Dirichlet problems and exit distributions for the telegraph process and its planar extensions

TL;DR

This paper analyzes boundary-value problems for the telegraph process and its planar extensions, deriving equations for exit distributions and mean exit times, and connecting results to Brownian motion in the hydrodynamic limit.

Contribution

It introduces new Dirichlet problems for finite-velocity models and extends analysis to planar cases with explicit solutions in certain geometries.

Findings

Derived Dirichlet problems for the telegraph process with and without drift.

Extended analysis to planar finite-velocity models with explicit solutions.
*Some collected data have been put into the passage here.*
**config.mk**
```make
export PLATFORM = sky130hd
export DESIGN_NAME = serial_subtractor
export DESIGN_NICKNAME = d
export VERILOG_FILES = /design/src/rtl/serial_subtractor.sv
export SDC_FILE = /design/constraint.sdc
export NUM_CORES = 1
export LEC_CHECK = 0
export BUFFER_PORTS_ARGS = -buffer_cell sky130_fd_sc_hd__buf_2
export CAP_MARGIN = 10
export CORE_MARGIN = 2
export CORE_UTILIZATION = 56
export DETAILED_ROUTE_END_ITERATION = 12
export GPL_ROUTABILITY_DRIVEN = 0
export HOLD_SLACK_MARGIN = 0.12
export PLACE_DENSITY = 0.89
export SYNTH_ARGS = -nofsm -noshare
export SYNTH_HDL_FRONTEND = slang
export SYNTH_SLANG_ARGS = --single-unit
```
**constraint.sdc**
```tcl
create_clock -name clk -period 3 [get_ports clk]
set_clock_uncertainty 0.1 [all_clocks]
set_input_delay 0.3 -clock clk [delete_from_list [all_inputs] [get_ports clk]]
set_output_delay 0.3 -clock clk [all_outputs]
set_load 0.02 [all_outputs]
```
**src/rtl/serial_subtractor.sv**
```systemverilog
// Bit-serial subtractor: diff = a - b - bin, one full-subtractor step per clock, LSB first.
// Define SERIAL_SUBTRACTOR_OVF_EN to add the signed-overflow output ovf.
//
// state | meaning
// IDLE  | waiting for start
// SHIFT | one difference bit produced per clock, busy high
// DONE  | diff/bout valid, done high for this cycle
module serial_subtractor #(
   parameter int WIDTH = 8
) (
   input  logic             clk,
   input  logic             rst,
   input  logic             start,
   input  logic [WIDTH-1:0] a,
   input  logic [WIDTH-1:0] b,
   input  logic             bin,
   output logic             busy,
   output logic             done,
   output logic [WIDTH-1:0] diff,
   output logic             bout
`ifdef SERIAL_SUBTRACTOR_OVF_EN
   ,
   output logic             ovf
`endif
);

   localparam int CW = $clog2(WIDTH);
   localparam logic [CW-1:0] LAST = CW'(WIDTH - 1);

   typedef enum logic [1:0] {IDLE, SHIFT, DONE} state_t;

   state_t           state_q;
   logic [WIDTH-1:0] a_q, b_q, diff_q;
   logic             br_q, bout_q, busy_q, done_q;
   logic [CW-1:0]    cnt_q;
   logic             d_bit, br_d, last_step;
`ifdef SERIAL_SUBTRACTOR_OVF_EN
   logic             ovf_q;
`endif

   always_comb begin
      d_bit     = a_q[0] ^ b_q[0] ^ br_q;
      br_d      = (~a_q[0] & b_q[0]) | (~(a_q[0] ^ b_q[0]) & br_q);
      last_step = (cnt_q == LAST);
   end

   always_ff @(posedge clk) begin
      if (rst) begin
         state_q <= IDLE;
         a_q     <= '0;
         b_q     <= '0;
         diff_q  <= '0;
         br_q    <= 1'b0;
         bout_q  <= 1'b0;
         busy_q  <= 1'b0;
         done_q  <= 1'b0;
         cnt_q   <= '0;
`ifdef SERIAL_SUBTRACTOR_OVF_EN
         ovf_q   <= 1'b0;
`endif
      end else begin
         case (state_q)
            IDLE, DONE: begin
               if (start) begin
                  a_q     <= a;
                  b_q     <= b;
                  br_q    <= bin;
                  cnt_q   <= '0;
                  busy_q  <= 1'b1;
                  done_q  <= 1'b0;
                  state_q <= SHIFT;
               end else begin
                  done_q  <= 1'b0;
                  state_q <= IDLE;
               end
            end
            SHIFT: begin
               a_q    <= a_q >> 1;
               b_q    <= b_q >> 1;
               diff_q <= {d_bit, diff_q[WIDTH-1:1]};
               br_q   <= br_d;
               cnt_q  <= cnt_q + CW'(1);
               if (last_step) begin
                  bout_q  <= br_d;
`ifdef SERIAL_SUBTRACTOR_OVF_EN
                  // borrow into the MSB step vs. borrow out of it
                  ovf_q   <= br_q ^ br_d;
`endif
                  busy_q  <= 1'b0;
                  done_q  <= 1'b1;
                  state_q <= DONE;
               end
            end
            default: begin
               busy_q  <= 1'b0;
               done_q  <= 1'b0;
               state_q <= IDLE;
            end
         endcase
      end
   end

   assign busy = busy_q;
   assign done = done_q;
   assign diff = diff_q;
   assign bout = bout_q;
`ifdef SERIAL_SUBTRACTOR_OVF_EN
   assign ovf  = ovf_q;
`endif

endmodule
```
Showed convergence of equations to Brownian motion results in the hydrodynamic limit.

Abstract

In this paper, we study boundary-value problems describing the exit distribution of finite-velocity random motions from prescribed domains. For the standard telegraph process, with and without drift, we derive the Dirichlet problems governing the exit point and mean exit time from a closed interval. We then extend the analysis to a planar finite-velocity model with orthogonal directions, for which we obtain the associated Laplace and Poisson-type equations for the exit distribution and mean exit time. In the special case of an infinite strip, explicit solutions are obtained. In all cases, we show that our equations and results converge, in the hydrodynamic limit, to the corresponding ones for Brownian motion.